While creating something in the laboratory is generally expected to be mimicry, recreation of something natural immediately draws the attention of the concerned fields of application.
Plants have many defense mechanisms to help battle the attack of insects. One of the important self-defending molecules with interesting biological properties is the compound - azadirachtin - hence, a natural compound that stops predatory insects from feeding.
Azadirachtin, being a highly active substance capable of inhibiting larval development of a broad spectrum of killer-insects, are being eyed by scientists for long for recreation, as interestingly, at the same time, it is also harmless for both mammals and benign insects like bees and ladybugs.
Isolated from the neem tree, its molecule-structure is complicated and hence synthesizing it has been difficult for decades, until only recently, two scientists have successfully managed to make the molecule involve a ‘Claisen rearrangement.’

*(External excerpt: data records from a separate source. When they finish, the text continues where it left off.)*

===== src/rtl/hxd32_mem_arb.sv =====
// Single-port SRAM arbiter between hxd32 instruction fetch (I) and load/store (D) paths.
// Define HXD32_MEM_ARB_RR_EN for round-robin contention instead of D priority with starve escape.
module hxd32_mem_arb #(
  parameter int unsigned XLEN       = 32,
  parameter int unsigned RD_LAT     = 1,
  parameter int unsigned STARVE_MAX = 3
) (
  input  logic            clk_i,
  input  logic            rst_n_i,
  input  logic            ireq_valid_i,
  input  logic [XLEN-1:0] ireq_addr_i,
  output logic            ireq_ready_o,
  output logic            irsp_valid_o,
  output logic [XLEN-1:0] irsp_data_o,
  input  logic            dreq_valid_i,
  input  logic [3:0]      dreq_byte_en_i,
  input  logic [XLEN-1:0] dreq_addr_i,
  input  logic [XLEN-1:0] dreq_wr_data_i,
  output logic            dreq_ready_o,
  output logic            drsp_valid_o,
  output logic [XLEN-1:0] drsp_data_o,
  output logic            mem_en_o,
  output logic [XLEN-1:0] mem_addr_o,
  output logic [3:0]      mem_wr_byte_en_o,
  output logic [XLEN-1:0] mem_wr_data_o,
  input  logic [XLEN-1:0] mem_rd_data_i
);

  typedef enum logic {OwnI = 1'b0, OwnD = 1'b1} owner_e;

  // Requests are masked while reset is asserted so nothing is granted or strobed.
  logic i_vld, d_vld, i_win, d_win;
  assign i_vld = ireq_valid_i & rst_n_i;
  assign d_vld = dreq_valid_i & rst_n_i;

`ifdef HXD32_MEM_ARB_RR_EN
  owner_e rr_last_q, rr_last_d;

  always_comb begin
    i_win     = i_vld & (~d_vld | (rr_last_q == OwnD));
    d_win     = d_vld & ~i_win;
    rr_last_d = rr_last_q;
    if (i_vld && d_vld) begin
      rr_last_d = i_win ? OwnI : OwnD;
    end
  end

  always_ff @(posedge clk_i or negedge rst_n_i) begin
    if (!rst_n_i) begin
      rr_last_q <= OwnD;
    end else begin
      rr_last_q <= rr_last_d;
    end
  end
`else
  localparam int unsigned StarveW = (STARVE_MAX > 0) ? $clog2(STARVE_MAX + 1) : 1;
  localparam logic [StarveW-1:0] StarveMaxW = StarveW'(STARVE_MAX);
  localparam bit StarveEn = (STARVE_MAX != 0);

  logic [StarveW-1:0] starve_q, starve_d;
  logic               starve_esc;

  always_comb begin
    starve_esc = StarveEn && (starve_q == StarveMaxW);
    i_win      = i_vld & (~d_vld | starve_esc);
    d_win      = d_vld & ~i_win;
    starve_d   = starve_q;
    if (!ireq_valid_i || i_win) begin
      starve_d = '0;
    end else if (starve_q != StarveMaxW) begin
      starve_d = starve_q + 1'b1;
    end
  end

  always_ff @(posedge clk_i or negedge rst_n_i) begin
    if (!rst_n_i) begin
      starve_q <= '0;
    end else begin
      starve_q <= starve_d;
    end
  end
`endif

  assign ireq_ready_o = i_win;
  assign dreq_ready_o = d_win;
  assign mem_en_o     = i_win | d_win;

  always_comb begin
    mem_addr_o       = '0;
    mem_wr_byte_en_o = '0;
    mem_wr_data_o    = '0;
    if (i_win) begin
      mem_addr_o = ireq_addr_i;
    end else if (d_win) begin
      mem_addr_o       = dreq_addr_i;
      mem_wr_byte_en_o = dreq_byte_en_i;
      mem_wr_data_o    = dreq_wr_data_i;
    end
  end

  // Owner tags travel alongside the SRAM read pipeline; writes push an empty slot.
  logic              push_vld;
  owner_e            push_own;
  logic [RD_LAT-1:0] tag_vld_q;
  owner_e            tag_own_q [RD_LAT];

  assign push_vld = i_win | (d_win & (dreq_byte_en_i == 4'b0000));
  assign push_own = i_win ? OwnI : OwnD;

  always_ff @(posedge clk_i or negedge rst_n_i) begin
    if (!rst_n_i) begin
      for (int i = 0; i < RD_LAT; i++) begin
        tag_vld_q[i] <= 1'b0;
        tag_own_q[i] <= OwnI;
      end
    end else begin
      tag_vld_q[0] <= push_vld;
      tag_own_q[0] <= push_own;
      for (int i = 1; i < RD_LAT; i++) begin
        tag_vld_q[i] <= tag_vld_q[i-1];
        tag_own_q[i] <= tag_own_q[i-1];
      end
    end
  end

  always_comb begin
    irsp_valid_o = tag_vld_q[RD_LAT-1] & (tag_own_q[RD_LAT-1] == OwnI);
    drsp_valid_o = tag_vld_q[RD_LAT-1] & (tag_own_q[RD_LAT-1] == OwnD);
    irsp_data_o  = irsp_valid_o ? mem_rd_data_i : '0;
    drsp_data_o  = drsp_valid_o ? mem_rd_data_i : '0;
  end

endmodule


===== config.mk =====
export PLATFORM = sky130hd
export DESIGN_NAME = hxd32_mem_arb
export DESIGN_NICKNAME = d
export VERILOG_FILES = /design/src/rtl/hxd32_mem_arb.sv
export SDC_FILE = /design/constraint.sdc
export NUM_CORES = 1
export LEC_CHECK = 0
export CORE_AREA = 4 4 104 106
export DETAILED_ROUTE_END_ITERATION = 6
export DIE_AREA = 0 0 108 110
export PLACE_DENSITY = 0.67
export SLEW_MARGIN = 10
export SYNTH_ARGS = -nofsm -noshare
export SYNTH_HDL_FRONTEND = slang
export SYNTH_SLANG_ARGS = --single-unit

===== constraint.sdc =====
create_clock -name clk_i -period 1.84 [get_ports clk_i]
set_input_delay 0.368 -clock clk_i [delete_from_list [all_inputs] [get_ports clk_i]]
set_output_delay 0.368 -clock clk_i [all_outputs]
set_load 0.02 [all_outputs]

==> impl_metrics.json <==
{
  "ios": 273,
  "r2r_start": "starve_q[1]",
  "fin_crit_sh_pct": 118,
  "path_class": "flop to output pin",
  "maxClockFrequency_mhz": 462,
  "peakVddDrop_mv": 0.195,
  "dp.cells": 603,
  "drc_errors": 0,
  "initial_core_util_pct": 16.6,
  "synth-seq-cells": 4,
  "vias": 2650,
  "cts_tree": "built",
  "setup_viol_count_final": 70,
  "cp-end-kind": "output pin",
  "drt_pass1_iterations": 4,
  "reg2reg_depth": 7,
  "seq_area_frac_synth_pct": 6.15,
  "syn_nets": 341,
  "grtUsageTotal_pct": 14.4,
  "critPathCapture": "mem_addr_o[19]",
  "worst_setup_path_start_kind": "flop",
  "hold_buffers": 0,
  "totalWireLength_um": 10500,
  "row_count": 36,
  "clock_latency_ns": 0.22,
  "dieArea_um2": 11900,
  "grt_max_degree": 38,
  "layout_setup_ws_ns": -0.324,
  "cts_buffers": 3,
  "drive_gt1_share_pct": 39.5,
  "ant_nets": 0,
  "diodes": 0,
  "syn_avg_cell_area_um2": 7.97,
  "clkSinkCount": 4,
  "crit_start": "starve_q[1]",
  "die_h_um": 110,
  "outcome": "finished, violations left",
  "first_iter_violations": 66,
  "antenna_found_initial": 0,
  "synth_cells": 204,
  "r2r_slack_ns": 0.29,
  "place_congestion": 0.751,
  "dieWidth_um": 108,
  "place_area_um2": 4550,
  "grt_pass1_vias": 2787,
  "fin_skew_ns": 0.00208,
  "grt_overflow": 0,
  "cts_root_buf": "clkbuf_8",
  "dp_hpwl_um": 8020,
  "core-area_um2": 9770,
  "worstMarginPinSlew_ns": 0.321,
  "h-tree-depth": 1,
  "routed_via_density": 4.25,
  "r2r-end": "tag_vld_q",
  "syn_area_um2": 1630,
  "finalNonFillerCells": 624,
  "cp.required_ns": 1.47,
  "grt_setup_unrepaired": "true",
  "final_area_um2": 4990,
  "failed_checks": "setup timing",
  "fin_nets": 630,
  "drv_slew": 0,
  "synth_warnings": 0,
  "hold_viol": 0,
  "routedWlPerCell_um": 16.8,
  "powerDensity_nw_per_um2": 271,
  "grt_pass1_wl_um": 13600,
  "clk_pin_slew_ns": 0.03,
  "max-clock-path-buffers": 2,
  "io_buffers": 272,
  "slew_headroom_pct": 78.6,
  "hold_path_class": "input port to asynchronous set/reset pin",
  "path_max_fanout": 5,
  "leakage_nw": 2.66,
  "area_growth_pct": 207,
  "arrival_ns": 1.80,
  "min_period_ns": 2.16,
  "synthDistinctLibCells": 21,
  "cap_violations": 0
}
## cells in the mapped netlist
library cell | count | share of area, %
buf_12 | 2 | 2.5
and3_1 | 63 | 24
mux2_4 | 25 | 23
or4_1 | 1 | 0.46
mux2_2 | 8 | 5.5
xnor2_1 | 1 | 0.54
and3_2 | 3 | 1.4
and2_1 | 69 | 27
inv_2 | 1 | 0.23
o21a_1 | 1 | 0.46
a21oi_2 | 1 | 0.54
nor2b_1 | 1 | 0.38
ha_1 | 1 | 0.77
clkbuf_1 | 17 | 3.9
o211ai_4 | 1 | 1.3
buf_8 | 1 | 0.92
inv_1 | 1 | 0.23
o21ai_0 | 1 | 0.31
dfrtp_1 | 4 | 6.2
buf_2 | 1 | 0.31
nand2_1 | 1 | 0.23
## cells in the final DEF (no fill, tap or decap), drive strengths merged
cell           netlist  final
xnor2                1      1
a21oi                1      1
buf                  4     99
or4                  1      1
nand2                1      1
clkdlybuf4s15        0     20
dlygate4sd2          0     39
and3                66     66
o21ai                1      1
nor2b                1      1
clkdlybuf4s50        0    132
mux2                33     33
dfrtp                4      4
inv                  2      2
ha                   1      1
and2                69     69
clkbuf              17     18
o211ai               1      1
o21a                 1      1
## kinds of logic (layout without fill, tap and decap cells)
kind of cell | after synthesis | count (layout) | synth area share, %
simple gates | 138 | 138 | 53.2
mux | 33 | 33 | 28.6
buf+inv | 23 | 310 | 8.08
compound gates | 4 | 4 | 2.62
flops | 4 | 4 | 6.15
fa+ha+maj | 1 | 1 | 0.769
xor+xnor | 1 | 1 | 0.539
## flip-flops by register name, indices dropped and copies added (netlist names)
name,count
starve_q,2
tag_vld_q,1
tag_own_q,1
## per-stage QoR
step	setup TNS [ns]	total power, W	worst slack, ns	util, %	hold WS, ns
after detailed placement	-59.17	0.00105	-0.802	46.6	0.713
after global placement	-57.67	0.00103	-0.774	46.6	0.696
after CTS	-14.76	0.00128	-0.329	48.6	0.345
after global routing	-20.96	0.00143	-0.375	51.1	0.354
final	-17.62	0.00135	-0.324	51.1	0.330
after floorplan	-0.532	0.000481	-0.0233	-	0.0724
## worst max-delay path: stages (launching register included)
cell	delay, ns
dfrtp_1	0.40
ha_4	0.19
o211ai_4	0.26
buf_6	0.17
buf_12	0.12
mux2_4	0.30
buf_6	0.13
## how the worst min path moves through the flow
| stage | startpoint | end | slack [ns] | depth (start not counted) |
|---|---|---|---|---|
| global route | rst_n_i | tag_vld_q | 0.35 | 2 |
| detailed placement | starve_q[1] | starve_q[1] | 0.71 | 2 |
| floorplan | rst_n_i | starve_q[0] | 0.07 | 0 |
| finish | rst_n_i | tag_own_q | 0.33 | 2 |
| CTS | rst_n_i | tag_own_q | 0.34 | 2 |
| global placement | starve_q[1] | starve_q[1] | 0.70 | 2 |
## where the power goes
group / internal, W / total (W) / switching [W]
combinational: 0.000664 / 0.00107 / 0.000402
sequential: 0.0000972 / 0.000105 / 0.00000826
clock: 0.000139 / 0.000183 / 0.0000433
total: 0.000900 / 0.00135 / 0.000454
## layer usage
metal | wire length (um) | track usage, %
met4 | 111 | 2.16
met2 | 5890 | 30.9
met1 | 3260 | 12.8
met5 | 0 | 0
met3 | 1190 | 5.07
## area by class of cell
type | count | area [um^2]
tap | 133 | 166
clock buffer | 3 | 41.3
timing repair buffer | 305 | 3150
fill | 951 | 4780
inverter | 2 | 7.51
multi-input combinational | 177 | 1530
sequential | 4 | 100
## timing repair
item,in CTS,in global routing
pin swaps,2,3
resized for setup,492,102
setup endpoints to repair,137,103
buffers inserted,6,5
cloned,2,7
Note: power is estimated with default switching activity, not from simulation.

This have helped them make the larval-inhibiting molecule undergo a radical cyclization reaction.
Leading this research for 22 long years, Steven V. Ley at the University of Cambridge said,
While we have been working on this complex synthesis, we have also developed a number of new methods that are of general use for the construction of other important molecules.
This successful route to the synthetic production of azadirachtin molecules will soon lead to develop simpler derivatives of azadirachtin that are necessarily stable.
Ah! Here seems to be yet another addition to a new generation of insecticides, which importantly are environmentally acceptable.